Paul Stam: No tax on tips?

Published 12:00 am Tuesday, September 3, 2024

By Paul Stam

The RNC and DNC platforms each call for “no tax on tips.” This policy proposal was made specifically to crowds in Nevada. Was that because Nevada is a battleground state? Was that because the Las Vegas hotel and casino workers are particularly underpaid?

Regardless, since North Carolina is also a battleground state, it will affect voter sentiment here. Also, like Nevada, our state is a popular tourism state — now No. 5 overall for tourism, with 43 million visitors spending almost $36 billion last year. Many of our hospitality workers at hotels, resorts and restaurants, like those in Las Vegas, also rely on tips.

But there are many important industries in swing states. We shouldn’t give them all election-year promises that the federal government will have a hard time keeping.

Here are the myriad problems with this particular proposal exempting tips from certain taxes:

It will cost a lot of revenue to the federal government, which is $35 trillion in debt, adding yearly deficits of more trillions of dollars.

If hotel and casino workers are truly low income, their biggest tax is not “income tax,” but the payroll tax (FICA). This proposal must include the payroll tax, or it will defeat its own purpose. FICA is what pays for Social Security and Medicare. Each is approaching a financial cliff. Benefits when we retire are based upon the income that was reported and taxed. If the federal government does not tax tips, these workers will be very angry with those who put them into the position to spend their retirement in poverty.

The other 100 million plus workers who pay tax on their income will be angry, as it will be necessary to raise their tax rates.

It is almost an axiom of tax policy that whatever income you do not tax will sprout wings and fly above other income that is taxed. There will be lots more tipped workers in all 50 states under this proposal. Those who have reached the maximum for entitlement to Social Security and Medicare will demand tips.
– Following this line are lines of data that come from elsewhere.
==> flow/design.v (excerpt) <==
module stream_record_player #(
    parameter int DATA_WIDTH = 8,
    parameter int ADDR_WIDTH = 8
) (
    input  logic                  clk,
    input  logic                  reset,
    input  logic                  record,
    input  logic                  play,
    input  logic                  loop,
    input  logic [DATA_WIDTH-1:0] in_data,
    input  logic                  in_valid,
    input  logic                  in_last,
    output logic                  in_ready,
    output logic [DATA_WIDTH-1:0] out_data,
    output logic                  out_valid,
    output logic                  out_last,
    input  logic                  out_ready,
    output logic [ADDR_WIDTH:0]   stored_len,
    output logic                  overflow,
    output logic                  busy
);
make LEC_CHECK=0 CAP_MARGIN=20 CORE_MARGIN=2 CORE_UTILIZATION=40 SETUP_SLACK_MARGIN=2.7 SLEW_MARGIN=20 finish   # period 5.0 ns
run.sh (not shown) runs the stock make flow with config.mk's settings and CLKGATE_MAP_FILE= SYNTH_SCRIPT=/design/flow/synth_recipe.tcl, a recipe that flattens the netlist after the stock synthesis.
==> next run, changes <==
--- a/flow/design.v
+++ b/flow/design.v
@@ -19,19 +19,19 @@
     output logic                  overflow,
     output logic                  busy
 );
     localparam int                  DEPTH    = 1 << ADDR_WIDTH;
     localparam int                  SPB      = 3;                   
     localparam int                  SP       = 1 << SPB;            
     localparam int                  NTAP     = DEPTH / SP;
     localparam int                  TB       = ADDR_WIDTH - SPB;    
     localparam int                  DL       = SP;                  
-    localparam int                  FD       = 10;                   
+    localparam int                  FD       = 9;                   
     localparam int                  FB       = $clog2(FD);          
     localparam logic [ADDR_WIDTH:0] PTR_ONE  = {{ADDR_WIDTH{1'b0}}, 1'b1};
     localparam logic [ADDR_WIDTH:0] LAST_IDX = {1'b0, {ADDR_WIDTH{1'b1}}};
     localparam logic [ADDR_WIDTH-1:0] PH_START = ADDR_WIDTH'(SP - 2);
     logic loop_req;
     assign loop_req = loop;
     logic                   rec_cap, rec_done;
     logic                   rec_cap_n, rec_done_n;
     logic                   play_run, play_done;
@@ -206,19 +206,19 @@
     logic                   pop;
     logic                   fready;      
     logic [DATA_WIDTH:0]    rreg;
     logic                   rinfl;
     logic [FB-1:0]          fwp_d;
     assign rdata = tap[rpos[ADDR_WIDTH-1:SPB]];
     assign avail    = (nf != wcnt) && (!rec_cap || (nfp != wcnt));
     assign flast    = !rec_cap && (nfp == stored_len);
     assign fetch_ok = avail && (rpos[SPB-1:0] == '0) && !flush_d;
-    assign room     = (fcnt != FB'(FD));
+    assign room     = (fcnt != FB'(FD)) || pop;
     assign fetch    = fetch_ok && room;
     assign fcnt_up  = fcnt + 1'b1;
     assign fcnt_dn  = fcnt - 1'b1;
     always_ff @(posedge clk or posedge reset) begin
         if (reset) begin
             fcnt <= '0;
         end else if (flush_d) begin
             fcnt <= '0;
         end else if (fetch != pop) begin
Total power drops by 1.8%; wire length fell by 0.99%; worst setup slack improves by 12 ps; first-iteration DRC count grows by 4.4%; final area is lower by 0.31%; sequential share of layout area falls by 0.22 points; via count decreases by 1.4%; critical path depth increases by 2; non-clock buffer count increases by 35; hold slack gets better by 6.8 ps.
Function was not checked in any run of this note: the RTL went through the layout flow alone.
Will it become customary among brokerage houses and bookstores to give tips (to which no one is entitled but everyone gets) instead of bonuses or performance pay? There is also the post-COVID reality that workers at previously non-tipped roles are now promoting tips on their iPad cash registers before the customer is even served.
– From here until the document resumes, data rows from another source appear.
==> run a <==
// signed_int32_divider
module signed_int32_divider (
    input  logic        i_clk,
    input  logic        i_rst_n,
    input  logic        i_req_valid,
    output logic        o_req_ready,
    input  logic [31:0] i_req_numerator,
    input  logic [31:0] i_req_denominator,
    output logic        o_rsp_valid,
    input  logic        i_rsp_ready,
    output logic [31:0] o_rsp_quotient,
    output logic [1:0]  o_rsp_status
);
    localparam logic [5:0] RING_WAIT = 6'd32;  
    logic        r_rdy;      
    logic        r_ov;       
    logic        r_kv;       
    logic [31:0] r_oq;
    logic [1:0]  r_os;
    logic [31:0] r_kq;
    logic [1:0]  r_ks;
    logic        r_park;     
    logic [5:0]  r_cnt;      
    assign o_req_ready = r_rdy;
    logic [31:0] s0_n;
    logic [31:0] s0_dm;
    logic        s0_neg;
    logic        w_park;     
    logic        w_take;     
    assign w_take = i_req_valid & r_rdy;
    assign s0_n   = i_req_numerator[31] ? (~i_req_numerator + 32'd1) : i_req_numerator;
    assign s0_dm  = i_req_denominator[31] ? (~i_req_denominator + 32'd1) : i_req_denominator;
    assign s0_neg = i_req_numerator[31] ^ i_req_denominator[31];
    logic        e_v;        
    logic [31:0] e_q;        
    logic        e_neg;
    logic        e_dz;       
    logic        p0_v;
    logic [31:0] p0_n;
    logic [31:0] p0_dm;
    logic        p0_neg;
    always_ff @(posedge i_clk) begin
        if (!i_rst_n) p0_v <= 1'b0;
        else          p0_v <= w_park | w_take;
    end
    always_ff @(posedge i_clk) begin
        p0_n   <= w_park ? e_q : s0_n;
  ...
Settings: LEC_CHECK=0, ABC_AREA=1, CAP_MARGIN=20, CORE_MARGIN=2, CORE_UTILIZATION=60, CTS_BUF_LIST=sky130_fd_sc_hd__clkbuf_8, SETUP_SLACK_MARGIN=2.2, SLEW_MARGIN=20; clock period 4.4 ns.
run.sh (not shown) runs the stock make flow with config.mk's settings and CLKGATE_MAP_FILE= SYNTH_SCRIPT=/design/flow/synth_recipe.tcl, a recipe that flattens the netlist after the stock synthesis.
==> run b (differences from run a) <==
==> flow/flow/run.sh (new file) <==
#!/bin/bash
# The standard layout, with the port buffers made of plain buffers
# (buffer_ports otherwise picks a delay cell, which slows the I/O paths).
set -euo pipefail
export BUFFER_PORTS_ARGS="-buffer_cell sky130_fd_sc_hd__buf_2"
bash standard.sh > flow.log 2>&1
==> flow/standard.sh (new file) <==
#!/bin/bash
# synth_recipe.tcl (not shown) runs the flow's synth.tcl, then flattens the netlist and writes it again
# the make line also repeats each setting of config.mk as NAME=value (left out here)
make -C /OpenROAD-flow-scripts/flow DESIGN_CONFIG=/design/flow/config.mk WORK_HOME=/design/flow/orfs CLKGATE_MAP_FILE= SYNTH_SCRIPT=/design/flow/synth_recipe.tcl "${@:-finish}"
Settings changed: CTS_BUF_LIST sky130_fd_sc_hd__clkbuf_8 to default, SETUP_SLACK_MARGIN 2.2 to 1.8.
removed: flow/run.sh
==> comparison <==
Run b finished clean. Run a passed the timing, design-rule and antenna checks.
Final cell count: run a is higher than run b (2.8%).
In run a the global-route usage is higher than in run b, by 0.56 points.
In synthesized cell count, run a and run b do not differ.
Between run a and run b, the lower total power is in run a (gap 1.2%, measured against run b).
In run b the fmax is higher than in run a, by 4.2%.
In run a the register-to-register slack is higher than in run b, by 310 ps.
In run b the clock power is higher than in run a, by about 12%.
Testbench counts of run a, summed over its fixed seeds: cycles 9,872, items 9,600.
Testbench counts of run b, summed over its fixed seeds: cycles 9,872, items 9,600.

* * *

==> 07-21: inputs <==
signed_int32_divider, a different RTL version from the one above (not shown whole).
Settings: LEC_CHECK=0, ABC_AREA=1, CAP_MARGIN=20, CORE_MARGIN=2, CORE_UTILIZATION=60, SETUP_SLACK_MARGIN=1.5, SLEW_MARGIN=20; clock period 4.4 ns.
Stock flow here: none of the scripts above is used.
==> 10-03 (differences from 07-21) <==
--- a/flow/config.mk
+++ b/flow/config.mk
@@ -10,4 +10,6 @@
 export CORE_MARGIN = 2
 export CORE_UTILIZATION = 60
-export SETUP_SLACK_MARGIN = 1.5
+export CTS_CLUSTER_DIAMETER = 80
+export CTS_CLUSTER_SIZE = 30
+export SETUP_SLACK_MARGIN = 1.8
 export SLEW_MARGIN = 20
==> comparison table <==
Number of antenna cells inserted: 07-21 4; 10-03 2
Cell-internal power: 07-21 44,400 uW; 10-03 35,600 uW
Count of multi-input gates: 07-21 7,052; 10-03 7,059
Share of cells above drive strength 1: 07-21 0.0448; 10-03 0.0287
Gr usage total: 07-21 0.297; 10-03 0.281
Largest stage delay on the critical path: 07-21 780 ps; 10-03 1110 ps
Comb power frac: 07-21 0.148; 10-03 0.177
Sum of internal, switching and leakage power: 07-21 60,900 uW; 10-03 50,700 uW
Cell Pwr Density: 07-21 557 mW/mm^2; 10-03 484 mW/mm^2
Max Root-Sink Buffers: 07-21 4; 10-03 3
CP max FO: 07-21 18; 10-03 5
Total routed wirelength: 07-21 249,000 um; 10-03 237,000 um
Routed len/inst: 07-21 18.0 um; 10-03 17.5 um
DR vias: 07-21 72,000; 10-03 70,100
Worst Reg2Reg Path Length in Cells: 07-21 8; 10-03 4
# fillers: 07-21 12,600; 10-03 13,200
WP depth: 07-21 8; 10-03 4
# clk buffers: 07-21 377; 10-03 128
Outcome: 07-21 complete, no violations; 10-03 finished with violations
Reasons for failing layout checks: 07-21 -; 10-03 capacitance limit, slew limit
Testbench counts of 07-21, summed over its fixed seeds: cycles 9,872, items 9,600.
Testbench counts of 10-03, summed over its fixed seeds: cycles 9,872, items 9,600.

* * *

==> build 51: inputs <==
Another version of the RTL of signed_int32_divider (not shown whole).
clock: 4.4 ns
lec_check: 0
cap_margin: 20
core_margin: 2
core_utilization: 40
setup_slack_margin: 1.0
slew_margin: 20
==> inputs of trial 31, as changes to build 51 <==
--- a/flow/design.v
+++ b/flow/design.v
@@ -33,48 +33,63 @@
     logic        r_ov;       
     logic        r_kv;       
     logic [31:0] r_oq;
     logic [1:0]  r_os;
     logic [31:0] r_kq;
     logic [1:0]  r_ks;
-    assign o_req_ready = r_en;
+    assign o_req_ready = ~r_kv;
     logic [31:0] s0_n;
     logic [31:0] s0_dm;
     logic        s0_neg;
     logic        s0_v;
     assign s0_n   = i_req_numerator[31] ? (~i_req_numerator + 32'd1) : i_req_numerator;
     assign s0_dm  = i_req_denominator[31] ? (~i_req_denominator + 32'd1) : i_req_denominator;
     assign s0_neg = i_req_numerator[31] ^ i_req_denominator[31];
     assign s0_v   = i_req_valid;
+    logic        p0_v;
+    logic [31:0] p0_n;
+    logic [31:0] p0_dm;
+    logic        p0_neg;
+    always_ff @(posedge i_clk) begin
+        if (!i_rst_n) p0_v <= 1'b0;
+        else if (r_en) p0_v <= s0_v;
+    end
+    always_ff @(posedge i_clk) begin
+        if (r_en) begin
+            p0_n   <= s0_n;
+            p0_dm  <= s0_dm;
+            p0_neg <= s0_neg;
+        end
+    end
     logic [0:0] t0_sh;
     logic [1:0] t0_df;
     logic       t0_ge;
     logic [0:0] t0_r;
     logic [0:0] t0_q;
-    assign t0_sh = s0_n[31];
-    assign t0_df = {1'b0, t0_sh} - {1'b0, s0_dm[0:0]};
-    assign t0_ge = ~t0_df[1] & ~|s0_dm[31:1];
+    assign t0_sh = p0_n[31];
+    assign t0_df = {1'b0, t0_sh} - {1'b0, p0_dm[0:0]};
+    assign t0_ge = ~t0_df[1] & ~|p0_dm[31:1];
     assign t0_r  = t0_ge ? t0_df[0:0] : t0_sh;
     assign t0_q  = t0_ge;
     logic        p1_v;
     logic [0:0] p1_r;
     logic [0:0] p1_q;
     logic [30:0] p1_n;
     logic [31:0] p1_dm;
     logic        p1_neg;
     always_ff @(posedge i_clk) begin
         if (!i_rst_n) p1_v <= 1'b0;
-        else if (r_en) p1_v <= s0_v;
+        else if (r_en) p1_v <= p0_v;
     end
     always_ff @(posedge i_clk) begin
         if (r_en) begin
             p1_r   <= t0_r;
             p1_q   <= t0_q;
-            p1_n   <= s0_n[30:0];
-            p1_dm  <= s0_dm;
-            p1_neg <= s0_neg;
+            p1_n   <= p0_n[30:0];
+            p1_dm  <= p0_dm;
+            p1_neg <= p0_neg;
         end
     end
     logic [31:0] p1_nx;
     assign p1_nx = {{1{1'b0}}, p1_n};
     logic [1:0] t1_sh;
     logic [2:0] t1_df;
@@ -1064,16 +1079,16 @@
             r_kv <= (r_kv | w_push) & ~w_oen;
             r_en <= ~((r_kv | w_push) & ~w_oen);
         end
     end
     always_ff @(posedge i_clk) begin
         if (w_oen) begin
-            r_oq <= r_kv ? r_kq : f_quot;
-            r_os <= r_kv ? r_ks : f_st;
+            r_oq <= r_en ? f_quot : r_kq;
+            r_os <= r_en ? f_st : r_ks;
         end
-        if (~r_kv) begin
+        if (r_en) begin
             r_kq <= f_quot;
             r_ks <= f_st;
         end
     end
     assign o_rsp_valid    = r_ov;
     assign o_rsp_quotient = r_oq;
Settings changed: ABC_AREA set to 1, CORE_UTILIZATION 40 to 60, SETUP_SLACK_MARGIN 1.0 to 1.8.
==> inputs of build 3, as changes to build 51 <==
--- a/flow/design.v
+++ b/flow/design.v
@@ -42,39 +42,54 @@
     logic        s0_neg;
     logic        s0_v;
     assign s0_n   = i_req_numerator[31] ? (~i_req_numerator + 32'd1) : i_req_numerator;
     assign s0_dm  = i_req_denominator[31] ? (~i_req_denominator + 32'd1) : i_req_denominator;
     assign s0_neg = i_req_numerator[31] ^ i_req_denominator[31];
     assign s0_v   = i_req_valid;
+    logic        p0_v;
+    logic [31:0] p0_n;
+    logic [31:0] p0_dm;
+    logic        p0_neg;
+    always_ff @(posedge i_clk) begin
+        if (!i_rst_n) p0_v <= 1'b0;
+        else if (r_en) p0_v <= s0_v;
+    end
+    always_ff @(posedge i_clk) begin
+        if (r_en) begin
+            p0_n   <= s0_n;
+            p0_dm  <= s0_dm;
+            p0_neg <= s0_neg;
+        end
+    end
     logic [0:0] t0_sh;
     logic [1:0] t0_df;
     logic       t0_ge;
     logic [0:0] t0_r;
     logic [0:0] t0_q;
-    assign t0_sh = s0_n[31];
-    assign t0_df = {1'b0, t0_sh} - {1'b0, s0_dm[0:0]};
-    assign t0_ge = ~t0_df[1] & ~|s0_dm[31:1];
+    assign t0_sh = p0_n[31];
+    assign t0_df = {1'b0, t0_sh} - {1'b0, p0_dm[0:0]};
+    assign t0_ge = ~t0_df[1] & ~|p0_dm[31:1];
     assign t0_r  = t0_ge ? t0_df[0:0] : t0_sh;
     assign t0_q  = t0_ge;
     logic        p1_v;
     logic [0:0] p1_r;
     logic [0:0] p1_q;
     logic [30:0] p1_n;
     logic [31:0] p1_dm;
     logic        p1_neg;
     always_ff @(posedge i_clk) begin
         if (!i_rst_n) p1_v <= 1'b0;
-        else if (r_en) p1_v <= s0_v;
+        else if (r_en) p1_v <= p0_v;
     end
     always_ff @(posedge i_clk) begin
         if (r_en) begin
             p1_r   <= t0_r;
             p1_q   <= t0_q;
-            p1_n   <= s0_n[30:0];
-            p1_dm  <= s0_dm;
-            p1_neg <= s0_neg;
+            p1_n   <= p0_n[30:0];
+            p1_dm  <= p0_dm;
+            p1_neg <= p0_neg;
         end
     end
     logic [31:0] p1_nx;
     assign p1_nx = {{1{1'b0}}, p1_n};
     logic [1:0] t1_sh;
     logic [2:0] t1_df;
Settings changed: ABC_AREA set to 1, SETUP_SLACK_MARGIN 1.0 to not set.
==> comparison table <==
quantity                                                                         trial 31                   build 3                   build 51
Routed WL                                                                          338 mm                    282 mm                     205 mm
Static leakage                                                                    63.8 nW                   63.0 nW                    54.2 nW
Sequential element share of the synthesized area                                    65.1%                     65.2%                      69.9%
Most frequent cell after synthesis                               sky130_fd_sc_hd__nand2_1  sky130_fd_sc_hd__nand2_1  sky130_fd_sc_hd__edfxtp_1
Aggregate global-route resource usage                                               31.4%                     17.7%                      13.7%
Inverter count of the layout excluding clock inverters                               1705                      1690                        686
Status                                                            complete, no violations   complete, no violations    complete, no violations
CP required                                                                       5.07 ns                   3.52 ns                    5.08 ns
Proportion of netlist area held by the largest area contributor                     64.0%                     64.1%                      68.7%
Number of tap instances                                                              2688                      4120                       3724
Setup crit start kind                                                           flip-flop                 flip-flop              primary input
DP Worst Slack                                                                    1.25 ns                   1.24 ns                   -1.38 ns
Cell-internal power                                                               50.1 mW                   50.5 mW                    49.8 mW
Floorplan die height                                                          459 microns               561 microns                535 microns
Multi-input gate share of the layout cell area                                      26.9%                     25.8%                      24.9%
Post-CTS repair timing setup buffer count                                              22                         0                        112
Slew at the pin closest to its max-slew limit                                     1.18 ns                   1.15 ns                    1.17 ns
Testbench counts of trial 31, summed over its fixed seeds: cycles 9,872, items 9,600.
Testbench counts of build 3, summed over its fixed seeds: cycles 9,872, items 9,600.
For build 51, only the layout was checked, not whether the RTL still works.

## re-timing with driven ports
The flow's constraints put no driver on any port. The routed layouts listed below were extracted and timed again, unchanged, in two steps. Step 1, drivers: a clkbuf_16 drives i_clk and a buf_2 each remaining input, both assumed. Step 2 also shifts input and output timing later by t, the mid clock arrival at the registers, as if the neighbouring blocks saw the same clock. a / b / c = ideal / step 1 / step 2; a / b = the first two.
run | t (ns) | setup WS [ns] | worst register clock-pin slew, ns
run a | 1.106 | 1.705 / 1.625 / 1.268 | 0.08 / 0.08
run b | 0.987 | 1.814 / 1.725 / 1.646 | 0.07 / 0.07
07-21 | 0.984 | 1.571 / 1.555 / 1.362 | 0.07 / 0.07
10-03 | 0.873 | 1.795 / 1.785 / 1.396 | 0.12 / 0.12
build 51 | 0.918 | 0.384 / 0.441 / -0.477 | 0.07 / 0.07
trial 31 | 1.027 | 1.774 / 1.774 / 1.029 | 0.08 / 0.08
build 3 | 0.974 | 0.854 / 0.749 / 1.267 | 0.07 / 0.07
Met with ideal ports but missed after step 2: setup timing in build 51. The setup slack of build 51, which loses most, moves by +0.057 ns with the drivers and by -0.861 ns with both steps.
Why would this not move restaurant, hotel, and casino prices higher? Owners can justify it by arguing their tipped workers don’t need actual wages as much, since most of their income is not taxed. Is life better now that you tip the barista for that overpriced caramel macchiato even before you receive the beverage?

Casinos are already ideal places to launder cash. Money goes in as cash from illegal businesses and comes out as checks. This will be exacerbated by “no tax on tips.”

Can anyone explain an actual policy reason for this campaign promise made by each national party?

Paul “Skip” Stam lives and works in Apex. He practices real estate and state constitutional law. He served 16 years in the NC House, the last 10 years as the GOP leader or Speaker Pro Tem.

This first appeared on The Carolina Journal.